- About this task -
Bring together every line in the data that includes "taps".

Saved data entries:
This is an optimization exercise on Yosys and OpenROAD, whose aim is small area, a short achievable clock period and few clock cycles, not a production implementation. In this exercise RTL edits were held to simulation tests only and were not proved equivalent to the original. Power and IR drop assume default switching activity.

### flow/constraint.sdc
create_clock -name core_clock -period 3.5 [get_ports {clk}]
set_input_delay 0.7000 -clock core_clock [delete_from_list [all_inputs] [get_ports {clk}]]
set_output_delay 0.7000 -clock core_clock [all_outputs]
set_load 0.01 [all_outputs]
What follows belongs to an exercise in optimizing a design on an open flow for small area; a production flow would make more cautious choices.
At most, simulation tests tie the RTL to the original design; equivalence was not proved.

==> run P: inputs <==
## bb8_drive
module bb8_drive (
  input  logic              clock,
  input  logic              reset,    
  input  logic              run_en,
  input  logic signed [8:0] pitch_kP, pitch_kI, pitch_kD,
  input  logic signed [8:0] yaw_kP, yaw_kI, yaw_kD,
  input  logic signed [9:0] mpu_pitch, mpu_yaw,
  input  logic signed [8:0] set_pitch, set_yaw,
  output logic signed [9:0] target_speed_left, target_speed_right,
  output logic              step_l, dir_l,
  output logic              step_r, dir_r,
  output logic              en_n
);
  ControlLoop controlloop (.clock(clock), .reset(reset),
                           .pitch_kP(pitch_kP), .pitch_kI(pitch_kI), .pitch_kD(pitch_kD),
                           .yaw_kP(yaw_kP), .yaw_kI(yaw_kI), .yaw_kD(yaw_kD),
                           .mpu_pitch(mpu_pitch[8:0]), .mpu_yaw(mpu_yaw[8:0]),
                           .set_pitch(set_pitch), .set_yaw(set_yaw),
                           .target_speed_left(target_speed_left),
                           .target_speed_right(target_speed_right));
  logic [8:0] speed_l, speed_r;
  assign dir_l   = ~target_speed_left[9];
  assign dir_r   = ~target_speed_right[9];
  logic [8:0] xl, xr;
  logic [9:0] cl, cr;
  assign xl = target_speed_left[8:0]  ^ {9{target_speed_left[9]}};
  assign xr = target_speed_right[8:0] ^ {9{target_speed_right[9]}};
  assign cl[0] = target_speed_left[9];
  assign cr[0] = target_speed_right[9];
  genvar i;
  generate for (i = 0; i < 9; i = i + 1) begin : g_abs
  ...
clock: 130.0 ns
lec_check: 0
cap_margin: 5
core_margin: 2
core_utilization: 40
slew_margin: 5
synth_hierarchical: 1
standard.sh (not shown) runs the stock make flow with config.mk's settings and CLKGATE_MAP_FILE= SYNTH_SCRIPT=/design/flow/synth_recipe.tcl, a recipe that flattens the netlist after the stock synthesis.
==> flow/flow/run.sh <==
#!/bin/bash
# Own layout flow: the standard ORFS flow (standard.sh) with these
# settings changed, to keep the buffering the layout adds small:
#  - the buffer put on every input and output port is the smallest buffer,
#    sky130_fd_sc_hd__buf_1 (BUFFER_PORTS_ARGS); repair_design still fixes any
#    slew or capacitance it causes;
#  - the buffers ABC inserts are removed at floorplan (REMOVE_ABC_BUFFERS=1)
#    and global placement is not timing driven, so it keeps no buffers of its
#    own (the clock period leaves > 50 ns of slack);
#  - clock tree: clkbuf_8 buffers and no dummy loads (CTS_ARGS).
# Synthesis, floorplan, power grid, taps and routing are the standard flow.
# make's output goes to flow_make.log; each ORFS step keeps its own log under
# orfs/logs/.
set -euo pipefail
bash standard.sh \
  "BUFFER_PORTS_ARGS=-buffer_cell sky130_fd_sc_hd__buf_1" \
  REMOVE_ABC_BUFFERS=1 \
  GPL_TIMING_DRIVEN=0 \
  "CTS_ARGS=-sink_clustering_enable -repair_clock_nets -dont_use_dummy_load -buf_list sky130_fd_sc_hd__clkbuf_8" \
  finish > flow_make.log 2>&1
==> run K (differences from run P) <==
--- a/flow/design.v
+++ b/flow/design.v
@@ -1,11 +1,11 @@
 module PID (
   input  logic       clock,
   input  logic       reset,
   input  logic [8:0] KP, KI, KD,
   input  logic [8:0] set_point, process_point,
-  output logic [9:0] out_n       
+  output logic [9:0] out
 );
   logic [9:0]  e, prev_e, ie;
   logic [10:0] d;
   logic [16:0] integ, integ_nx;
   logic        lt;
@@ -957,11 +957,11 @@
   wire s863, c862;
   FA uc862 (.a(s853), .b(s855), .ci(s857), .s(s863), .co(c862));
   wire s865, c864;
   FA uc864 (.a(s859), .b(s861), .ci(s863), .s(s865), .co(c864));
   wire o866 = ~n90 ^ ~n180 ^ ~p188 ^ ~p278 ^ ~n286 ^ ~n293 ^ ~n299 ^ ~n304 ^ ~n308 ^ ~n311 ^ ~n313 ^ ~c836 ^ ~c838 ^ ~c840 ^ ~c842 ^ ~c844 ^ ~c846 ^ ~c848 ^ ~c850 ^ ~c852 ^ ~c854 ^ ~c856 ^ ~c858 ^ ~c860 ^ ~c862 ^ ~c864;
-  assign out_n = {~o866, s865, s835, s801, s763, s721, s675, s625, s573, s523};
+  assign out = {o866, ~s865, ~s835, ~s801, ~s763, ~s721, ~s675, ~s625, ~s573, ~s523};
 endmodule
 module FA (input logic a, b, ci, output logic s, co);
   assign s  = a ^ b ^ ci;
   assign co = (a & b) | (a & ci) | (b & ci);
 endmodule
@@ -971,30 +971,26 @@
   input  logic [8:0] yaw_kP, yaw_kI, yaw_kD,
   input  logic [8:0] mpu_pitch, mpu_yaw,
   input  logic [8:0] set_pitch, set_yaw,
   output logic [9:0] target_speed_left, target_speed_right
 );
-  logic [9:0] pn, yn;     
+  logic [9:0] p, y;
   PID pitch_pid (.clock(clock), .reset(reset), .KP(pitch_kP), .KI(pitch_kI), .KD(pitch_kD),
-                 .set_point(set_pitch), .process_point(mpu_pitch), .out_n(pn));
+                 .set_point(set_pitch), .process_point(mpu_pitch), .out(p));
   PID yaw_pid   (.clock(clock), .reset(reset), .KP(yaw_kP), .KI(yaw_kI), .KD(yaw_kD),
-                 .set_point(set_yaw), .process_point(mpu_yaw), .out_n(yn));
-  logic [10:0] l, r, ln, rn;
+                 .set_point(set_yaw), .process_point(mpu_yaw), .out(y));
+  logic [10:0] l, r;
   logic [10:0] lc, rc;
-  assign ln[0] = ~(pn[0] ^ yn[0]);
-  assign lc[1] = pn[0] | yn[0];
-  assign rn[0] = pn[0] ^ ~yn[0];
-  assign rc[1] = pn[0] & ~yn[0];
+  assign lc[0] = 1'b0;
+  assign rc[0] = 1'b1;
   genvar i;
-  generate for (i = 1; i < 10; i = i + 1) begin : g_mix
-    FA fal (.a(pn[i]), .b(yn[i]), .ci(lc[i]), .s(ln[i]), .co(lc[i+1]));
-    FA far (.a(pn[i]), .b(~yn[i]), .ci(rc[i]), .s(rn[i]), .co(rc[i+1]));
+  generate for (i = 0; i < 10; i = i + 1) begin : g_mix
+    FA fal (.a(p[i]), .b(y[i]), .ci(lc[i]), .s(l[i]), .co(lc[i+1]));
+    FA far (.a(p[i]), .b(~y[i]), .ci(rc[i]), .s(r[i]), .co(rc[i+1]));
   end endgenerate
-  assign ln[10] = pn[9] ^ yn[9] ^ lc[10];
-  assign rn[10] = pn[9] ^ ~yn[9] ^ rc[10];
-  assign l = ~ln;
-  assign r = ~rn;
+  assign l[10] = p[9] ^ y[9] ^ lc[10];
+  assign r[10] = p[9] ^ ~y[9] ^ rc[10];
   always_comb begin
     if (!l[10] && l[9])                        target_speed_left = 10'd511;
     else if (l[10] && (!l[9] || l[8:0] == 9'd0)) target_speed_left = 10'b1000000001;
     else                                       target_speed_left = l[9:0];
     if (!r[10] && r[9])                        target_speed_right = 10'd511;
@@ -1012,56 +1008,54 @@
   localparam logic [26:0] R_INIT = 27'd99998978;    
   localparam logic [26:0] N_INIT = 27'd3;           
   logic        hi, lo;        
   logic [26:0] n;             
   logic [26:0] r;
-  logic [8:0]  sn;            
+  logic [8:0]  s;
   logic go, hend, gt, inc;
   assign go   = run_en & (|speed);
   assign hend = n[8] & n[7] & n[6] & n[5] & n[4] & n[2] & n[1];    
-  assign gt   = speed > ~sn;
+  assign gt   = speed > s;
   assign inc  = hi | (lo & go & ~gt);
   logic [26:0] n1;
   logic [27:0] nc;
-  assign n1[0] = ~n[0];
-  assign nc[1] = n[0];
+  assign nc[0] = 1'b1;
   genvar i;
-  generate for (i = 1; i < 27; i = i + 1) begin : g_n
+  generate for (i = 0; i < 27; i = i + 1) begin : g_n
     HA ha (.a(n[i]), .b(nc[i]), .s(n1[i]), .co(nc[i+1]));
   end endgenerate
   logic [8:0] t;
   logic [9:0] tc;
-  assign t[0]  = ~(r[0] ^ sn[0]);
-  assign tc[1] = r[0] | sn[0];
-  generate for (i = 1; i < 9; i = i + 1) begin : g_t
-    FA fa (.a(r[i]), .b(sn[i]), .ci(tc[i]), .s(t[i]), .co(tc[i+1]));
+  assign tc[0] = 1'b1;
+  generate for (i = 0; i < 9; i = i + 1) begin : g_t
+    FA fa (.a(r[i]), .b(~s[i]), .ci(tc[i]), .s(t[i]), .co(tc[i+1]));
   end endgenerate
   logic b9, borrow;
   assign b9     = ~tc[9];
   assign borrow = b9 & ~(|r[26:9]);             
   logic [8:0] u;
   logic [9:0] uc;
-  assign u[0]  = n[0] ^ t[0];
-  assign uc[1] = n[0] & t[0];
-  generate for (i = 1; i < 9; i = i + 1) begin : g_u
+  assign uc[0] = 1'b0;
+  generate for (i = 0; i < 9; i = i + 1) begin : g_u
     FA fa (.a(n[i]), .b(t[i]), .ci(uc[i]), .s(u[i]), .co(uc[i+1]));
   end endgenerate
   logic [17:0] x, y;
   logic [18:0] xb;
-  assign x     = r[26:9] | ({18{borrow}} & n[26:9]);    
+  assign x     = borrow ? n[26:9] : r[26:9];
   assign xb[0] = borrow ? ~uc[9] : b9;
   generate for (i = 0; i < 18; i = i + 1) begin : g_x
     assign y[i]    = x[i] ^ xb[i];
     assign xb[i+1] = ~x[i] & xb[i];
   end endgenerate
   logic [26:0] r_nx;
   assign r_nx = {y, borrow ? u : t};
-  logic [8:0] sn1;
+  logic [8:0] s1;
   logic [9:0] sb;
   assign sb[0] = borrow;
   generate for (i = 0; i < 9; i = i + 1) begin : g_s
-    HA ha (.a(sn[i]), .b(sb[i]), .s(sn1[i]), .co(sb[i+1]));
+    assign s1[i]   = s[i] ^ sb[i];
+    assign sb[i+1] = ~s[i] & sb[i];
   end endgenerate
   always_ff @(posedge clock) begin
     if (reset) begin
       hi <= 1'b0;
       lo <= 1'b0;
@@ -1070,15 +1064,15 @@
       lo <= (hi & hend) | (lo & go & ~gt);
     end
     if (reset || !inc) begin
       n <= N_INIT;
       r <= R_INIT;
-      sn <= 9'd0;
+      s <= 9'd511;
     end else begin
       n <= n1;
       r <= r_nx;
-      sn <= sn1;
+      s <= s1;
     end
   end
   assign step = hi;
 endmodule
 module HA (input logic a, b, output logic s, co);
==> flow/flow/run.sh (replaced) <==
#!/bin/bash
# Own layout flow: the standard ORFS flow, with two changes:
#  - the port buffers that global placement inserts are the smallest buffer
#    (sky130_fd_sc_hd__buf_1) instead of the one buffer_ports picks itself;
#  - after global routing, cells on paths with positive slack are downsized
#    (RECOVER_POWER=100), which undoes the upsizing done by ABC in synthesis.
# Everything else (synthesis, floorplan, power grid, taps, CTS, routing) is
# the standard flow unchanged.  The make output goes to flow_make.log; each
# ORFS step keeps its own log under orfs/logs/.
set -euo pipefail
bash standard.sh "BUFFER_PORTS_ARGS=-buffer_cell sky130_fd_sc_hd__buf_1" RECOVER_POWER=100 finish > flow_make.log 2>&1
- CAP_MARGIN: 5 -> 20
- SLEW_MARGIN: 5 -> 20
==> run F (differences from run P) <==
--- a/flow/design.v
+++ b/flow/design.v
@@ -1,11 +1,11 @@
 module PID (
   input  logic       clock,
   input  logic       reset,
   input  logic [8:0] KP, KI, KD,
   input  logic [8:0] set_point, process_point,
-  output logic [9:0] out_n       
+  output logic [9:0] out
 );
   logic [9:0]  e, prev_e, ie;
   logic [10:0] d;
   logic [16:0] integ, integ_nx;
   logic        lt;
@@ -957,11 +957,11 @@
   wire s863, c862;
   FA uc862 (.a(s853), .b(s855), .ci(s857), .s(s863), .co(c862));
   wire s865, c864;
   FA uc864 (.a(s859), .b(s861), .ci(s863), .s(s865), .co(c864));
   wire o866 = ~n90 ^ ~n180 ^ ~p188 ^ ~p278 ^ ~n286 ^ ~n293 ^ ~n299 ^ ~n304 ^ ~n308 ^ ~n311 ^ ~n313 ^ ~c836 ^ ~c838 ^ ~c840 ^ ~c842 ^ ~c844 ^ ~c846 ^ ~c848 ^ ~c850 ^ ~c852 ^ ~c854 ^ ~c856 ^ ~c858 ^ ~c860 ^ ~c862 ^ ~c864;
-  assign out_n = {~o866, s865, s835, s801, s763, s721, s675, s625, s573, s523};
+  assign out = {o866, ~s865, ~s835, ~s801, ~s763, ~s721, ~s675, ~s625, ~s573, ~s523};
 endmodule
 module FA (input logic a, b, ci, output logic s, co);
   assign s  = a ^ b ^ ci;
   assign co = (a & b) | (a & ci) | (b & ci);
 endmodule
@@ -971,30 +971,26 @@
   input  logic [8:0] yaw_kP, yaw_kI, yaw_kD,
   input  logic [8:0] mpu_pitch, mpu_yaw,
   input  logic [8:0] set_pitch, set_yaw,
   output logic [9:0] target_speed_left, target_speed_right
 );
-  logic [9:0] pn, yn;     
+  logic [9:0] p, y;
   PID pitch_pid (.clock(clock), .reset(reset), .KP(pitch_kP), .KI(pitch_kI), .KD(pitch_kD),
-                 .set_point(set_pitch), .process_point(mpu_pitch), .out_n(pn));
+                 .set_point(set_pitch), .process_point(mpu_pitch), .out(p));
   PID yaw_pid   (.clock(clock), .reset(reset), .KP(yaw_kP), .KI(yaw_kI), .KD(yaw_kD),
-                 .set_point(set_yaw), .process_point(mpu_yaw), .out_n(yn));
-  logic [10:0] l, r, ln, rn;
+                 .set_point(set_yaw), .process_point(mpu_yaw), .out(y));
+  logic [10:0] l, r;
   logic [10:0] lc, rc;
-  assign ln[0] = ~(pn[0] ^ yn[0]);
-  assign lc[1] = pn[0] | yn[0];
-  assign rn[0] = pn[0] ^ ~yn[0];
-  assign rc[1] = pn[0] & ~yn[0];
+  assign lc[0] = 1'b0;
+  assign rc[0] = 1'b1;
   genvar i;
-  generate for (i = 1; i < 10; i = i + 1) begin : g_mix
-    FA fal (.a(pn[i]), .b(yn[i]), .ci(lc[i]), .s(ln[i]), .co(lc[i+1]));
-    FA far (.a(pn[i]), .b(~yn[i]), .ci(rc[i]), .s(rn[i]), .co(rc[i+1]));
+  generate for (i = 0; i < 10; i = i + 1) begin : g_mix
+    FA fal (.a(p[i]), .b(y[i]), .ci(lc[i]), .s(l[i]), .co(lc[i+1]));
+    FA far (.a(p[i]), .b(~y[i]), .ci(rc[i]), .s(r[i]), .co(rc[i+1]));
   end endgenerate
-  assign ln[10] = pn[9] ^ yn[9] ^ lc[10];
-  assign rn[10] = pn[9] ^ ~yn[9] ^ rc[10];
-  assign l = ~ln;
-  assign r = ~rn;
+  assign l[10] = p[9] ^ y[9] ^ lc[10];
+  assign r[10] = p[9] ^ ~y[9] ^ rc[10];
   always_comb begin
     if (!l[10] && l[9])                        target_speed_left = 10'd511;
     else if (l[10] && (!l[9] || l[8:0] == 9'd0)) target_speed_left = 10'b1000000001;
     else                                       target_speed_left = l[9:0];
     if (!r[10] && r[9])                        target_speed_right = 10'd511;
@@ -1012,56 +1008,54 @@
   localparam logic [26:0] R_INIT = 27'd99998978;    
   localparam logic [26:0] N_INIT = 27'd3;           
   logic        hi, lo;        
   logic [26:0] n;             
   logic [26:0] r;
-  logic [8:0]  sn;            
+  logic [8:0]  s;
   logic go, hend, gt, inc;
   assign go   = run_en & (|speed);
   assign hend = n[8] & n[7] & n[6] & n[5] & n[4] & n[2] & n[1];    
-  assign gt   = speed > ~sn;
+  assign gt   = speed > s;
   assign inc  = hi | (lo & go & ~gt);
   logic [26:0] n1;
   logic [27:0] nc;
-  assign n1[0] = ~n[0];
-  assign nc[1] = n[0];
+  assign nc[0] = 1'b1;
   genvar i;
-  generate for (i = 1; i < 27; i = i + 1) begin : g_n
+  generate for (i = 0; i < 27; i = i + 1) begin : g_n
     HA ha (.a(n[i]), .b(nc[i]), .s(n1[i]), .co(nc[i+1]));
   end endgenerate
   logic [8:0] t;
   logic [9:0] tc;
-  assign t[0]  = ~(r[0] ^ sn[0]);
-  assign tc[1] = r[0] | sn[0];
-  generate for (i = 1; i < 9; i = i + 1) begin : g_t
-    FA fa (.a(r[i]), .b(sn[i]), .ci(tc[i]), .s(t[i]), .co(tc[i+1]));
+  assign tc[0] = 1'b1;
+  generate for (i = 0; i < 9; i = i + 1) begin : g_t
+    FA fa (.a(r[i]), .b(~s[i]), .ci(tc[i]), .s(t[i]), .co(tc[i+1]));
   end endgenerate
   logic b9, borrow;
   assign b9     = ~tc[9];
   assign borrow = b9 & ~(|r[26:9]);             
   logic [8:0] u;
   logic [9:0] uc;
-  assign u[0]  = n[0] ^ t[0];
-  assign uc[1] = n[0] & t[0];
-  generate for (i = 1; i < 9; i = i + 1) begin : g_u
+  assign uc[0] = 1'b0;
+  generate for (i = 0; i < 9; i = i + 1) begin : g_u
     FA fa (.a(n[i]), .b(t[i]), .ci(uc[i]), .s(u[i]), .co(uc[i+1]));
   end endgenerate
   logic [17:0] x, y;
   logic [18:0] xb;
-  assign x     = r[26:9] | ({18{borrow}} & n[26:9]);    
+  assign x     = borrow ? n[26:9] : r[26:9];
   assign xb[0] = borrow ? ~uc[9] : b9;
   generate for (i = 0; i < 18; i = i + 1) begin : g_x
     assign y[i]    = x[i] ^ xb[i];
     assign xb[i+1] = ~x[i] & xb[i];
   end endgenerate
   logic [26:0] r_nx;
   assign r_nx = {y, borrow ? u : t};
-  logic [8:0] sn1;
+  logic [8:0] s1;
   logic [9:0] sb;
   assign sb[0] = borrow;
   generate for (i = 0; i < 9; i = i + 1) begin : g_s
-    HA ha (.a(sn[i]), .b(sb[i]), .s(sn1[i]), .co(sb[i+1]));
+    assign s1[i]   = s[i] ^ sb[i];
+    assign sb[i+1] = ~s[i] & sb[i];
   end endgenerate
   always_ff @(posedge clock) begin
     if (reset) begin
       hi <= 1'b0;
       lo <= 1'b0;
@@ -1070,15 +1064,15 @@
       lo <= (hi & hend) | (lo & go & ~gt);
     end
     if (reset || !inc) begin
       n <= N_INIT;
       r <= R_INIT;
-      sn <= 9'd0;
+      s <= 9'd511;
     end else begin
       n <= n1;
       r <= r_nx;
-      sn <= sn1;
+      s <= s1;
     end
   end
   assign step = hi;
 endmodule
 module HA (input logic a, b, output logic s, co);
==> flow/run.sh (new file) <==
#!/bin/bash
# synth_recipe.tcl (not shown) runs the flow's synth.tcl, then flattens the netlist and writes it again
# the make line also repeats each setting of config.mk as NAME=value (left out here)
make -C /OpenROAD-flow-scripts/flow DESIGN_CONFIG=/design/flow/config.mk WORK_HOME=/design/flow/orfs CLKGATE_MAP_FILE= SYNTH_SCRIPT=/design/flow/synth_recipe.tcl finish
- CAP_MARGIN: 5 -> 20
- SLEW_MARGIN: 5 -> 20
removed: flow/flow/run.sh
removed: flow/standard.sh
==> run H (differences from run P) <==
- CAP_MARGIN: 5 -> 20
- SLEW_MARGIN: 5 -> 20
==> summary of the runs <==
- Run H ran to the end with no violations. Run F ran to the end with no violations. Run P completed without violations. Run K completed, yet does not pass: max-capacitance violations, max-slew violations.
- In global-route usage, run H and run P hardly differ.
- Against run F, the critical path depth of run H is lower by 2.
- Between run H and run P, the lower worst setup slack is in run P (gap 89 ps).
- Synthesized cell count: run K is lower than run P (about 0.8%).
Only the layout flow was run in run P and run H; the RTL was not checked for function there.

what the ideal ports hide:
The flow's constraints put no driver on any port. The routed layouts listed below were extracted and timed again, unchanged, in two steps. Step 1: set_driving_cell puts a clkbuf_16 on clock and a buf_2 on each other input, an assumption about the parent block. Step 2 adds t to the input delays and takes it off the output delays; t is the mean of the earliest and latest rising clock arrival at the registers after step 1. Input paths then give back, and output paths get back, about the clock's delay inside the block. a / b / c = no drivers / after step 1 / after step 2; a / b = the first two.
run | t (ns) | slack for setup (ns) | pins driven straight from the clock port
run P | 0.561 | 52.341 / 52.318 / 52.318 | 1
run K | 0.552 | 51.956 / 51.930 / 51.930 | 1
run F | 0.557 | 51.750 / 51.727 / 51.727 | 1
run H | 0.558 | 52.431 / 52.409 / 52.409 | 1
For run K, which loses most, drivers alone change the setup slack by -0.026 ns; drivers and shift together by -0.026 ns.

- Reply -
# Synthesis, floorplan, power grid, taps and routing are the standard flow.
# Everything else (synthesis, floorplan, power grid, taps, CTS, routing) is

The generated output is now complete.